Bitcoin (BTC) has seen remarkable growth this year, as seen in its realized capitalization, which grew from $430 billion in January to a new high of $730 billion. The cryptocurrency recently had a historic moment when it crossed the $100,000 mark, the first time it was worth six figures.
Analysts at blockchain intelligence platform CryptoQuant revealed in a weekly report that this growth has been driven by the wider adoption of Bitcoin among institutions and corporations, especially after the launch of exchange-traded funds of Bitcoin (ETF) in the United States and improving regulatory clarity.
Institutional adoption drives BTC growth
According to CryptoQuant, the increase in Bitcoin’s realized cap reflects a significant influx of investment and growing confidence in the cryptocurrency as a reliable investment asset. Bitcoin is becoming more and more integrated into traditional financial systems, and this development is paving the way for more liquidity to move into the ecosystem.

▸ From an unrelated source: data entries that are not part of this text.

**src/rtl/mem_ctrl_pkg.sv**
```systemverilog
// mem_ctrl_pkg
//   Shared types and constants for the memory-stage controller:
//   FSM state type, REQ_CTRL target encodings, default data width
//   and the read data returned when an external access times out.
package mem_ctrl_pkg;

    localparam int unsigned DEFAULT_DATA_W = 48;

    // REQ_CTRL: 000 selects the local RAM, any other value is an external device id
    localparam logic [2:0] CTRL_RAM = 3'b000;

    localparam logic [47:0] BUS_ERR_DATA = 48'hFFFF_FFFF_FFFF;

    typedef enum logic [1:0] {
        IDLE,
        RAM_ACC,
        EXT_WAIT,
        DONE
    } memState_t;

endpackage

```
**src/rtl/mem_ctrl_timeout.sv**
```systemverilog
// mem_ctrl_timeout
//   Loadable down-counter used to bound the external-bus ack wait.
//   Ports:
//     clk, rst_n  - clock, asynchronous active-low reset
//     load        - load loadValue into the counter
//     clear       - force the counter to zero (highest priority)
//     tick        - decrement by one (saturates at zero)
//     loadValue   - value loaded on load
//     expired     - counter is zero
module mem_ctrl_timeout #(
    parameter int unsigned CNT_W = 8
) (
    input  logic             clk,
    input  logic             rst_n,
    input  logic             load,
    input  logic             clear,
    input  logic             tick,
    input  logic [CNT_W-1:0] loadValue,
    output logic             expired
);

    logic [CNT_W-1:0] count;

    always_ff @(posedge clk or negedge rst_n) begin
        if (!rst_n) begin
            count <= '0;
        end else if (clear) begin
            count <= '0;
        end else if (load) begin
            count <= loadValue;
        end else if (tick && (count != '0)) begin
            count <= count - 1'b1;
        end
    end

    always_comb expired = (count == '0);

endmodule

```
**src/rtl/mem_ctrl.sv**
```systemverilog
// mem_ctrl
//   Memory-stage controller downstream of the CPU M stage. Routes each
//   request to the local data RAM (REQ_CTRL = 000) or to the external
//   peripheral bus (REQ_CTRL = device id), stalls the CPU clock gate via
//   WAIT_SIGNAL while the access is in flight, and releases it for one
//   DONE cycle at completion.
//   Optional feature: define MEM_CTRL_TIMEOUT_EN to bound the external ack
//   wait at TIMEOUT_CYCLES (timeout returns all-ones read data and sets ERR).
//   Ports:
//     CLK, RESET         - master clock, asynchronous active-low reset
//     REQ_*              - registered M-stage request
//     RSP_RDATA          - read data, updated only by completed reads
//     WAIT_SIGNAL        - stall request to the CPU clock gate
//     ERR                - sticky misalignment / timeout error
//     RAM_*              - local synchronous RAM (1-cycle read latency)
//     EXT_*              - external peripheral bus
module mem_ctrl
    import mem_ctrl_pkg::*;
#(
    parameter int unsigned DATA_W         = DEFAULT_DATA_W,
    parameter int unsigned RAM_AW         = 10,
    parameter int unsigned TIMEOUT_CYCLES = 255
) (
    input  logic              CLK,
    input  logic              RESET,
    input  logic              REQ_VALID,
    input  logic              REQ_WE,
    input  logic [2:0]        REQ_CTRL,
    input  logic [DATA_W-1:0] REQ_ADDR,
    input  logic [DATA_W-1:0] REQ_WDATA,
    output logic [DATA_W-1:0] RSP_RDATA,
    output logic              WAIT_SIGNAL,
    output logic              ERR,
    output logic              RAM_WE,
    output logic [RAM_AW-1:0] RAM_ADDR,
    output logic [DATA_W-1:0] RAM_WDATA,
    input  logic [DATA_W-1:0] RAM_RDATA,
    output logic              EXT_REQ,
    output logic              EXT_WE,
    output logic [2:0]        EXT_SEL,
    output logic [DATA_W-1:0] EXT_ADDR,
    output logic [DATA_W-1:0] EXT_WDATA,
    input  logic              EXT_ACK,
    input  logic [DATA_W-1:0] EXT_RDATA
);

    memState_t         state;
    logic              heldWe;
    logic [2:0]        heldCtrl;
    logic [DATA_W-1:0] heldAddr;
    logic [DATA_W-1:0] heldWdata;
    logic              misaligned;
    logic              timeoutHit;

    always_comb misaligned = (REQ_ADDR[1:0] != 2'b00);

`ifdef MEM_CTRL_TIMEOUT_EN
    localparam int unsigned CNT_W = $clog2(TIMEOUT_CYCLES + 1);

    logic toExpired;

    // Reloaded while idle; counts down once per EXT_WAIT cycle so it reaches
    // zero in the TIMEOUT_CYCLES-th waiting cycle.
    mem_ctrl_timeout #(
        .CNT_W(CNT_W)
    ) timeoutCnt (
        .clk      (CLK),
        .rst_n    (RESET),
        .load     (state == IDLE),
        .clear    ((state == EXT_WAIT) && EXT_ACK),
        .tick     (state == EXT_WAIT),
        .loadValue(CNT_W'(TIMEOUT_CYCLES - 1)),
        .expired  (toExpired)
    );

    always_comb timeoutHit = (state == EXT_WAIT) && toExpired;
`else
    localparam int unsigned unusedTimeoutCycles = TIMEOUT_CYCLES;

    always_comb timeoutHit = 1'b0;
`endif

    always_ff @(posedge CLK or negedge RESET) begin
        if (!RESET) begin
            state     <= IDLE;
            heldWe    <= 1'b0;
            heldCtrl  <= '0;
            heldAddr  <= '0;
            heldWdata <= '0;
            RSP_RDATA <= '0;
            ERR       <= 1'b0;
            EXT_REQ   <= 1'b0;
            RAM_WE    <= 1'b0;
        end else begin
            RAM_WE <= 1'b0;
            case (state)
                IDLE: begin
                    if (REQ_VALID) begin
                        heldWe    <= REQ_WE;
                        heldCtrl  <= REQ_CTRL;
                        heldAddr  <= REQ_ADDR;
                        heldWdata <= REQ_WDATA;
                        if (misaligned) begin
                            ERR   <= 1'b1;
                            state <= DONE;
                        end else if (REQ_CTRL == CTRL_RAM) begin
                            RAM_WE <= REQ_WE;
                            state  <= RAM_ACC;
                        end else begin
                            EXT_REQ <= 1'b1;
                            state   <= EXT_WAIT;
                        end
                    end
                end
                RAM_ACC: begin
                    if (!heldWe) begin
                        RSP_RDATA <= RAM_RDATA;
                    end
                    state <= DONE;
                end
                EXT_WAIT: begin
                    if (EXT_ACK) begin
                        if (!heldWe) begin
                            RSP_RDATA <= EXT_RDATA;
                        end
                        EXT_REQ <= 1'b0;
                        state   <= DONE;
                    end else if (timeoutHit) begin
                        if (!heldWe) begin
                            RSP_RDATA <= DATA_W'(BUS_ERR_DATA);
                        end
                        ERR     <= 1'b1;
                        EXT_REQ <= 1'b0;
                        state   <= DONE;
                    end
                end
                DONE: begin
                    state <= IDLE;
                end
                default: begin
                    state <= IDLE;
                end
            endcase
        end
    end

    // The RAM has a 1-cycle read latency, so the address is presented straight
    // from the request while idle; RAM_RDATA is then valid during RAM_ACC.
    always_comb begin
        RAM_ADDR  = (state == IDLE) ? REQ_ADDR[RAM_AW+1:2] : heldAddr[RAM_AW+1:2];
        RAM_WDATA = heldWdata;
        EXT_WE    = heldWe;
        EXT_SEL   = heldCtrl;
        EXT_ADDR  = heldAddr;
        EXT_WDATA = heldWdata;
    end

    always_comb begin
        WAIT_SIGNAL = ((state == IDLE) && REQ_VALID) || (state == RAM_ACC) || (state == EXT_WAIT);
    end

endmodule
```
**config.mk**
```make
export PLATFORM = sky130hd
export DESIGN_NAME = mem_ctrl
export DESIGN_NICKNAME = d
export VERILOG_FILES = /design/src/rtl/mem_ctrl_pkg.sv /design/src/rtl/mem_ctrl_timeout.sv /design/src/rtl/mem_ctrl.sv
export SDC_FILE = /design/constraint.sdc
export NUM_CORES = 1
export LEC_CHECK = 0
export ABC_AREA = 1
export ABC_CLOCK_PERIOD_IN_PS = 1800
export CAP_MARGIN = 25
export CORE_AREA = 2 2 159 161
export CTS_BUF_LIST = sky130_fd_sc_hd__clkbuf_2 sky130_fd_sc_hd__clkbuf_4 sky130_fd_sc_hd__clkbuf_8
export CTS_CLUSTER_DIAMETER = 150
export CTS_CLUSTER_SIZE = 10
export DETAILED_ROUTE_END_ITERATION = 10
export DIE_AREA = 0 0 161 163
export REMOVE_ABC_BUFFERS = 1
export SKIP_LAST_GASP = 1
export SYNTH_ARGS = -nofsm -noshare
export SYNTH_HDL_FRONTEND = slang
export SYNTH_SLANG_ARGS = --single-unit
export TNS_END_PERCENT = 20
```
**constraint.sdc**
```tcl
create_clock -name CLK -period 1.8 [get_ports CLK]
set_input_delay 0.36 -clock CLK [delete_from_list [all_inputs] [get_ports CLK]]
set_output_delay 0.36 -clock CLK [all_outputs]
set_load 0.05 [all_outputs]
```
After elaboration in Yosys (flattened, before gate mapping)
Index checks and enable logic that the tools add are counted.
- reduce and logical (&&, ||, !) cells: 13
- eq/ne operators: 9
- muxes and demuxes: 19
- operators with widths (kind ; number):
    48-bit 2-to-1 mux ; 3
    48-bit case mux with 2 select lines ; 1
    2-bit inequality test (second input constant) ; 6
    10-bit 2-to-1 mux ; 1
    1-bit 2-to-1 mux ; 8
    2-bit 2-to-1 mux ; 4
    2-bit case mux with 4 select lines ; 1
    2-bit nonzero test ; 3
    5-bit AND reduction ; 1
    2-bit equality test (second input constant) ; 2
    2-bit AND reduction ; 2
    4-bit AND reduction ; 1
    3-bit logical NOT ; 1
    3-bit AND reduction ; 1
    2-bit by 1-bit equality test with 1-bit output (second input constant) ; 1
    2-bit logical NOT ; 1
    1-bit logical OR ; 2
    1-bit case mux with 2 select lines ; 1
    1-bit logical AND ; 1
- input port bits: 200
- output and inout bits: 210
- bits in registers: 153
- word-level logic and storage cells: 50

Longest topological paths before layout
- depth after elaboration: 5
- depth in mapped cells: 11
- depth with buffers taken out: 9

Worst setup path before layout
Ideal clock, no wire load.
- path type: reg2out
- from: register state[0]
- to: output port RAM_ADDR[8]
- buffers on the path: 1
- arrival: 1.979 ns
- required time: 1.440 ns
- setup slack: -0.539 ns
- cell stages (with the launch flop): 6
- cell sequence: dfrtp_1 -> inv_1 -> ha_1 -> inv_1 -> clkbuf_1 -> o21ai_0
- word-level cells in the longest chain between the ends: 2
- RTL lines (element ; line ; text):
    start, declared ; mem_ctrl.sv:47 ; memState_t state;
    start signal, assigned ; mem_ctrl.sv:85 ; state <= IDLE;
    start signal, assigned ; mem_ctrl.sv:105 ; state <= DONE;
    start signal, assigned ; mem_ctrl.sv:108 ; state <= RAM_ACC;
    2-bit logical NOT ; mem_ctrl.sv:150 ; RAM_ADDR = (state == IDLE) ? REQ_ADDR[RAM_AW+1:2] : heldAddr[RAM_AW+1:2];
    10-bit 2-to-1 mux ; mem_ctrl.sv:150 ;
    end, declared ; mem_ctrl.sv:35 ; output logic [RAM_AW-1:0] RAM_ADDR,
No other way between the ends.

Final worst setup path
- from: register state[0]
- to: output port RAM_ADDR[3]
The elaborated chain is that of the path after synthesis.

The launch of Bitcoin Spot ETFs in January created a regulated and accessible avenue for institutional and retail investors to gain exposure to BTC without the hassle of directly owning the asset. These products now own over a million BTC with billions of dollars in trading volume.
“In fact, the rise in the price of Bitcoin this year has been driven by buying by large investors. On-chain data reveals that large Bitcoin investors increased their holdings by a net 275,000 bitcoins so far in 2024, reaching a record high of 16.4 million Bitcoin,” CryptoQuant stated.
Bitcoin’s utility expands
In addition to US-based Bitcoin ETFs, institutions such as business intelligence firm MicroStrategy have significantly increased their BTC holdings since the beginning of the year. MicroStrategy held 189,000 BTC in January, but the company’s latest announcements reveal that holdings have increased to 402,100.

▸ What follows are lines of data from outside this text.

$ cat config.mk
export PLATFORM = sky130hd
export DESIGN_NAME = load_store_unit
export DESIGN_NICKNAME = d
export VERILOG_FILES = /design/src/rtl/load_store_unit.sv
export SDC_FILE = /design/constraint.sdc
export NUM_CORES = 1
export LEC_CHECK = 0
export CORE_UTILIZATION = 30
export CTS_CLUSTER_DIAMETER = 50
export DETAILED_ROUTE_END_ITERATION = 8
export PLACE_DENSITY = 0.61
export SETUP_SLACK_MARGIN = 0.2
export SLEW_MARGIN = 25
export SYNTH_ARGS = -nofsm -noshare
export SYNTH_HDL_FRONTEND = slang
export SYNTH_SLANG_ARGS = --single-unit
$ cat constraint.sdc
create_clock -name clk -period 4.7 [get_ports clk]
set_input_delay 0.94 -clock clk [delete_from_list [all_inputs] [get_ports clk]]
set_output_delay 0.94 -clock clk [all_outputs]
set_load 0.005 [all_outputs]
$ cat src/rtl/load_store_unit.sv
// rtl/load_store_unit.sv - aligned byte-laned data-memory access stage with load extension and timeout
//
// Purpose: takes one decoded load/store from the pipeline, runs a single
// req/ready memory transaction and returns the extended load result with
// a one-cycle done pulse. Misaligned accesses and memory timeouts report err.
//
// Ports:
//   clk, rst_n                  clock, asynchronous active-low reset
//   start, dm_en, dm_rw, size,  decoded memory instruction from the pipeline
//   ld_unsigned, addr, st_data
//   busy                        stall request (combinational in the accept cycle)
//   done, err, ld_data          completion pulse, error flag and load result
//   mem_req, mem_we, mem_addr,  memory request side, stable for the whole access
//   mem_be, mem_wdata
//   mem_rdata, mem_ready        memory response side
module load_store_unit #(
    parameter int TIMEOUT = 16
) (
    input  logic        clk,
    input  logic        rst_n,
    input  logic        start,
    input  logic        dm_en,
    input  logic        dm_rw,
    input  logic [1:0]  size,
    input  logic        ld_unsigned,
    input  logic [31:0] addr,
    input  logic [31:0] st_data,
    output logic        busy,
    output logic        done,
    output logic        err,
    output logic [31:0] ld_data,
    output logic        mem_req,
    output logic        mem_we,
    output logic [31:0] mem_addr,
    output logic [3:0]  mem_be,
    output logic [31:0] mem_wdata,
    input  logic [31:0] mem_rdata,
    input  logic        mem_ready
);

    // Counter only needs to reach TIMEOUT-1; keep at least one bit when timeouts are disabled.
    localparam int            CW   = (TIMEOUT > 0) ? $clog2(TIMEOUT + 1) : 1;
    localparam logic [CW-1:0] LAST = CW'((TIMEOUT > 0) ? TIMEOUT - 1 : 0);

    typedef enum logic [1:0] {
        IDLE   = 2'd0,
        ACCESS = 2'd1,
        DONE   = 2'd2
    } state_t;

    state_t        state_q, state_d;
    logic [31:0]   addr_q, addr_d;
    logic [31:0]   wdata_q, wdata_d;
    logic [1:0]    size_q, size_d;
    logic          rw_q, rw_d;
    logic          uns_q, uns_d;
    logic [CW-1:0] cnt_q, cnt_d;
    logic          err_q, err_d;
    logic [31:0]   ld_q, ld_d;

    logic          accept;
    logic          misaligned;
    logic          in_access;
    logic [7:0]    rd_byte;
    logic [15:0]   rd_half;
    logic [31:0]   ld_ext;

    assign accept     = (state_q == IDLE) && start && dm_en;
    assign misaligned = ((size == 2'b01) && addr[0]) || (size[1] && (addr[1:0] != 2'b00));
    assign in_access  = (state_q == ACCESS);

    assign busy      = in_access || accept;
    assign done      = (state_q == DONE);
    assign err       = err_q;
    assign ld_data   = ld_q;
    assign mem_req   = in_access;
    assign mem_we    = in_access && rw_q;
    assign mem_addr  = in_access ? {addr_q[31:2], 2'b00} : 32'd0;

    always_comb begin
        mem_be    = 4'b0000;
        mem_wdata = 32'd0;
        if (in_access) begin
            case (size_q)
                2'b00: begin
                    mem_be    = 4'b0001 << addr_q[1:0];
                    mem_wdata = {4{wdata_q[7:0]}};
                end
                2'b01: begin
                    mem_be    = addr_q[1] ? 4'b1100 : 4'b0011;
                    mem_wdata = {2{wdata_q[15:0]}};
                end
                default: begin
                    mem_be    = 4'b1111;
                    mem_wdata = wdata_q;
                end
            endcase
        end
    end

    // Lane select and extension of the returned word.
    always_comb begin
        rd_byte = 8'd0;
        case (addr_q[1:0])
            2'd0:    rd_byte = mem_rdata[7:0];
            2'd1:    rd_byte = mem_rdata[15:8];
            2'd2:    rd_byte = mem_rdata[23:16];
            default: rd_byte = mem_rdata[31:24];
        endcase
        rd_half = addr_q[1] ? mem_rdata[31:16] : mem_rdata[15:0];
        case (size_q)
            2'b00:   ld_ext = {{24{~uns_q & rd_byte[7]}}, rd_byte};
            2'b01:   ld_ext = {{16{~uns_q & rd_half[15]}}, rd_half};
            default: ld_ext = mem_rdata;
        endcase
    end

    always_comb begin
        state_d = state_q;
        addr_d  = addr_q;
        wdata_d = wdata_q;
        size_d  = size_q;
        rw_d    = rw_q;
        uns_d   = uns_q;
        cnt_d   = cnt_q;
        err_d   = err_q;
        ld_d    = ld_q;
        case (state_q)
            IDLE: begin
                if (accept) begin
                    addr_d  = addr;
                    wdata_d = st_data;
                    size_d  = size;
                    rw_d    = dm_rw;
                    uns_d   = ld_unsigned;
                    cnt_d   = '0;
                    ld_d    = 32'd0;
                    if (misaligned) begin
                        state_d = DONE;
                        err_d   = 1'b1;
                    end else begin
                        state_d = ACCESS;
                        err_d   = 1'b0;
                    end
                end
            end
            ACCESS: begin
                if (mem_ready) begin
                    state_d = DONE;
                    err_d   = 1'b0;
                    ld_d    = rw_q ? 32'd0 : ld_ext;
                end else if ((TIMEOUT > 0) && (cnt_q == LAST)) begin
                    state_d = DONE;
                    err_d   = 1'b1;
                    ld_d    = 32'd0;
                end else begin
                    cnt_d = cnt_q + 1'b1;
                end
            end
            DONE: begin
                state_d = IDLE;
            end
            default: begin
                state_d = IDLE;
            end
        endcase
    end

    always_ff @(posedge clk or negedge rst_n) begin
        if (!rst_n) begin
            state_q <= IDLE;
            addr_q  <= 32'd0;
            wdata_q <= 32'd0;
            size_q  <= 2'b00;
            rw_q    <= 1'b0;
            uns_q   <= 1'b0;
            cnt_q   <= '0;
            err_q   <= 1'b0;
            ld_q    <= 32'd0;
        end else begin
            state_q <= state_d;
            addr_q  <= addr_d;
            wdata_q <= wdata_d;
            size_q  <= size_d;
            rw_q    <= rw_d;
            uns_q   <= uns_d;
            cnt_q   <= cnt_d;
            err_q   <= err_d;
            ld_q    <= ld_d;
        end
    end

endmodule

Other US-based companies such as healthcare technology provider Semler Scientific have also adopted BTC as a strategic reserve asset, leading to their continued accumulation of the cryptocurrency.

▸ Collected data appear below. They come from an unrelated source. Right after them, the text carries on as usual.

===== src/rtl/rr_arb2.sv =====
// Two-way round-robin arbiter: combinational grant, registered last-granted pointer.
module rr_arb2 (
  input  logic clk,
  input  logic rst_n,
  input  logic en_i,
  input  logic req0_i,
  input  logic req1_i,
  output logic gnt0_o,
  output logic gnt1_o
);

  // last_q = 1 means master 1 was granted last, so master 0 wins the next tie
  logic last_q;
  logic last_d;
  logic gnt0_s;
  logic gnt1_s;

  always_comb begin
    gnt0_s = en_i & req0_i & (~req1_i | last_q);
    gnt1_s = en_i & req1_i & (~req0_i | ~last_q);
    if (gnt0_s) begin
      last_d = 1'b0;
    end else if (gnt1_s) begin
      last_d = 1'b1;
    end else begin
      last_d = last_q;
    end
  end

  always_ff @(posedge clk or negedge rst_n) begin
    if (!rst_n) begin
      last_q <= 1'b1;
    end else begin
      last_q <= last_d;
    end
  end

  assign gnt0_o = gnt0_s;
  assign gnt1_o = gnt1_s;

endmodule


===== src/rtl/mem_arbiter.sv =====
// Clears the shared memory after reset, then arbitrates two masters onto it
// with a one-cycle read return tagged to the requesting master.
module mem_arbiter
  import mem_arbiter_pkg::*;
#(
  parameter int ADDR_W = ADDR_W_DEF,
  parameter int DATA_W = DATA_W_DEF,
  parameter int DEPTH  = DEPTH_DEF
) (
  input  logic              clk,
  input  logic              rst_n,
  input  logic              m0_req,
  input  logic              m0_we,
  input  logic [ADDR_W-1:0] m0_addr,
  input  logic [DATA_W-1:0] m0_wdata,
  input  logic              m1_req,
  input  logic              m1_we,
  input  logic [ADDR_W-1:0] m1_addr,
  input  logic [DATA_W-1:0] m1_wdata,
  output logic              m0_gnt,
  output logic              m1_gnt,
  output logic              m0_rvalid,
  output logic              m1_rvalid,
  output logic [DATA_W-1:0] m0_rdata,
  output logic [DATA_W-1:0] m1_rdata,
  output logic              mem_rd_en,
  output logic              mem_wr_en,
  output logic [ADDR_W-1:0] mem_rd_addr,
  output logic [ADDR_W-1:0] mem_wr_addr,
  output logic [DATA_W-1:0] mem_wr_data,
  input  logic [DATA_W-1:0] mem_rd_data,
  output logic              init_done
);

  localparam int CNT_W = (DEPTH > 1) ? $clog2(DEPTH) : 1;

  state_e             state_q, state_d;
  logic [CNT_W-1:0]   cnt_q, cnt_d;
  logic               init_done_q, init_done_d;
  logic               m0_rvalid_q, m0_rvalid_d;
  logic               m1_rvalid_q, m1_rvalid_d;
  logic               gnt0_s, gnt1_s;
  logic               mem_rd_en_s, mem_wr_en_s;
  logic [ADDR_W-1:0]  mem_rd_addr_s, mem_wr_addr_s;
  logic [DATA_W-1:0]  mem_wr_data_s;

  rr_arb2 u_arb (
    .clk    (clk),
    .rst_n  (rst_n),
    .en_i   (state_q == ST_ARB),
    .req0_i (m0_req),
    .req1_i (m1_req),
    .gnt0_o (gnt0_s),
    .gnt1_o (gnt1_s)
  );

  always_comb begin
    state_d = state_q;
    cnt_d   = cnt_q;
    case (state_q)
      ST_INIT: begin
        if (cnt_q == CNT_W'(DEPTH - 1)) begin
          state_d = ST_ARB;
          cnt_d   = '0;
        end else begin
          cnt_d   = cnt_q + CNT_W'(1);
        end
      end
      ST_ARB:  state_d = ST_ARB;
      default: state_d = ST_INIT;
    endcase
    init_done_d = (state_d == ST_ARB);
    m0_rvalid_d = gnt0_s & ~m0_we;
    m1_rvalid_d = gnt1_s & ~m1_we;
  end

  // Enables are gated by rst_n so the clear sweep is silent while reset is held
  always_comb begin
    mem_rd_en_s   = 1'b0;
    mem_wr_en_s   = 1'b0;
    mem_rd_addr_s = '0;
    mem_wr_addr_s = '0;
    mem_wr_data_s = '0;
    if (state_q == ST_INIT) begin
      mem_wr_en_s   = rst_n;
      mem_wr_addr_s = ADDR_W'(cnt_q);
    end else if (gnt0_s) begin
      if (m0_we) begin
        mem_wr_en_s   = 1'b1;
        mem_wr_addr_s = m0_addr;
        mem_wr_data_s = m0_wdata;
      end else begin
        mem_rd_en_s   = 1'b1;
        mem_rd_addr_s = m0_addr;
      end
    end else if (gnt1_s) begin
      if (m1_we) begin
        mem_wr_en_s   = 1'b1;
        mem_wr_addr_s = m1_addr;
        mem_wr_data_s = m1_wdata;
      end else begin
        mem_rd_en_s   = 1'b1;
        mem_rd_addr_s = m1_addr;
      end
    end else begin
      mem_rd_en_s = 1'b0;
    end
  end

  always_ff @(posedge clk or negedge rst_n) begin
    if (!rst_n) begin
      state_q     <= ST_INIT;
      cnt_q       <= '0;
      init_done_q <= 1'b0;
      m0_rvalid_q <= 1'b0;
      m1_rvalid_q <= 1'b0;
    end else begin
      state_q     <= state_d;
      cnt_q       <= cnt_d;
      init_done_q <= init_done_d;
      m0_rvalid_q <= m0_rvalid_d;
      m1_rvalid_q <= m1_rvalid_d;
    end
  end

  assign m0_gnt      = gnt0_s;
  assign m1_gnt      = gnt1_s;
  assign m0_rvalid   = m0_rvalid_q;
  assign m1_rvalid   = m1_rvalid_q;
  assign m0_rdata    = mem_rd_data;
  assign m1_rdata    = mem_rd_data;
  assign mem_rd_en   = mem_rd_en_s;
  assign mem_wr_en   = mem_wr_en_s;
  assign mem_rd_addr = mem_rd_addr_s;
  assign mem_wr_addr = mem_wr_addr_s;
  assign mem_wr_data = mem_wr_data_s;
  assign init_done   = init_done_q;

endmodule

As corporations continue to buy BTC, crypto exchanges are seeing notable spikes in their average holdings of BTC and Tether (USDT). Average bitcoin deposits across all exchanges increased from 0.36 BTC last year to 1.65 BTC currently, while USDT deposits grew from $19,600 to $230,000.
Meanwhile, new use cases on the Bitcoin network, such as the Runes protocol, have expanded the former’s utility beyond being a store of value, allowing tokens to be minted directly on the blockchain.